They also showed me a grave in which an Arab youth had just been buried; he had been caught by a jealous husband hovering round his tent. The J.H. caught him and, having tied his hands behind his back, shot him dead.

As this was considered a bit beyond the limit in Arab law the husband was arrested and was now in custody under sentence of execution. This was to be carried out by strangulation, for which process a man puts a slip-noose over his head and pulls it tight while a second man puts a second noose over and pulls in the opposite direction until the unfortunate victim is dead.

A cheery way of doing things.

In England

I never went in for making big bags of game. As a rule I only shot for the pot excepting, of course, when out covert shooting in England.

Here on one occasion I beat all records.

My pick up at one stand alone was something like fifty birds when I had only fired twenty cartridges.

My host had engaged the services of the local Boy Scouts to act as beaters and he stationed one Scout behind each gun to mark down and collect the birds he shot.

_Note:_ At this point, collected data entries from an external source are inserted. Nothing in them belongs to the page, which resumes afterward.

===== src/rtl/load_use_detect.sv =====
// load_use_detect: combinational load-use hazard check.
// Flags when the instruction in EX is a valid load whose destination
// (Rt, non-zero) is a source of the instruction currently in ID.
// Ports:
//   ex_mem_read_i  MemRead bit of the instruction in EX
//   ex_valid_i     EX slot holds a real instruction
//   ex_rt_i        load destination register in EX
//   id_rs_i/id_rt_i source specifiers of the instruction in ID
//   lu_o           hazard detected
module load_use_detect
  import cpu_pkg::*;
(
  input  logic             ex_mem_read_i,
  input  logic             ex_valid_i,
  input  logic [REG_W-1:0] ex_rt_i,
  input  logic [REG_W-1:0] id_rs_i,
  input  logic [REG_W-1:0] id_rt_i,
  output logic             lu_o
);

  // $0 is hardwired to zero, so a load into it never creates a dependency.
  assign lu_o = ex_mem_read_i & ex_valid_i & (ex_rt_i != '0) &
                ((ex_rt_i == id_rs_i) | (ex_rt_i == id_rt_i));

endmodule
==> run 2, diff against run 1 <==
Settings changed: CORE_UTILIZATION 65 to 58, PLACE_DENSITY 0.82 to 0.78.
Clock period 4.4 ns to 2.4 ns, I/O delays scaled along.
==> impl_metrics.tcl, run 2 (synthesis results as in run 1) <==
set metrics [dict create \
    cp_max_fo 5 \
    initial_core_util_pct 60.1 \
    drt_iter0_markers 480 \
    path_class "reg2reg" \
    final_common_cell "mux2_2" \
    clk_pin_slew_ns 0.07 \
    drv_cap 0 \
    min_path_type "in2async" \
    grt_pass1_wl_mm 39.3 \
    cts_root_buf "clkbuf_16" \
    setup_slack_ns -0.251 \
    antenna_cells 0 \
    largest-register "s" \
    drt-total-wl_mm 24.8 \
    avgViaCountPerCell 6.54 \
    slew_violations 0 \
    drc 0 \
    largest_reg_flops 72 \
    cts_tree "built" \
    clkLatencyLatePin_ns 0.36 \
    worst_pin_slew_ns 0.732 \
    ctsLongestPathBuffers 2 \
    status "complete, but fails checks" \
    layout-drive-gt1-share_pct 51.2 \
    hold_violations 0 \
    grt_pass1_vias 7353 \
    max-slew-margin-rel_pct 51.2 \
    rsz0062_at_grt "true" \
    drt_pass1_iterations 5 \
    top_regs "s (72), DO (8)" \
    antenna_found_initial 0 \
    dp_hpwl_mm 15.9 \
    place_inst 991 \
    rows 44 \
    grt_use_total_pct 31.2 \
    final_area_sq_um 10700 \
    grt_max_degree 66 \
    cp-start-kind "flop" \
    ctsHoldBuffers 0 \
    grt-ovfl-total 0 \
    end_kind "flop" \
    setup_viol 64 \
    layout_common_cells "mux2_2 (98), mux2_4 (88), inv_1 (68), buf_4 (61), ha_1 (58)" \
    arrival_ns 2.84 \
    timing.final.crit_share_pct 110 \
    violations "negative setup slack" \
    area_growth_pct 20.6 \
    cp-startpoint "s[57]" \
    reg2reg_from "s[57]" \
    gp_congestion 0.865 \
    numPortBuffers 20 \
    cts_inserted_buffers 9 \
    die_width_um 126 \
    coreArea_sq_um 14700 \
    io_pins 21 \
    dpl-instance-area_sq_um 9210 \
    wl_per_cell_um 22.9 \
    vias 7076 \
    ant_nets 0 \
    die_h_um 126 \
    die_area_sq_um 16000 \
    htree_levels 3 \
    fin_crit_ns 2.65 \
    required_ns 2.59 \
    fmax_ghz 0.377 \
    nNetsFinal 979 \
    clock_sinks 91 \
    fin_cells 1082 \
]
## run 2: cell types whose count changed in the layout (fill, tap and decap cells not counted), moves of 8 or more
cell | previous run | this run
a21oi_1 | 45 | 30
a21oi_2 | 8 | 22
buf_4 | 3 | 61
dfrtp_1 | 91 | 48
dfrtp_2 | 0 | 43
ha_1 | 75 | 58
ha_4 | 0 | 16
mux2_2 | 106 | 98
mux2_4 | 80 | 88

At the end of the beat, when I turned to leave my stand, I found this pile of birds to my credit. I then realised that behind the line of guns the boys had surreptitiously passed along some of the birds shot by the other men as contributions to my heap!

Such is esprit de corps among the Boy Scouts.

Somehow covert shooting has not thc same appeal for me that shooting has out in the wild. A possible reason is that which Major Powell Cotton, the noted Big Game hunter, gave me for his abstention from covert shooting: "I am such a d—d bad shot."


Talking of shooting I have a very happy memory of staying with a Boer, Bertie Van der Byl, at Bredasdorp down near Cape Agulhas. He had a large ostrich farm there where there was mixed shooting and we even attempted pig-sticking on the descendants of domestic pig which had gone wild.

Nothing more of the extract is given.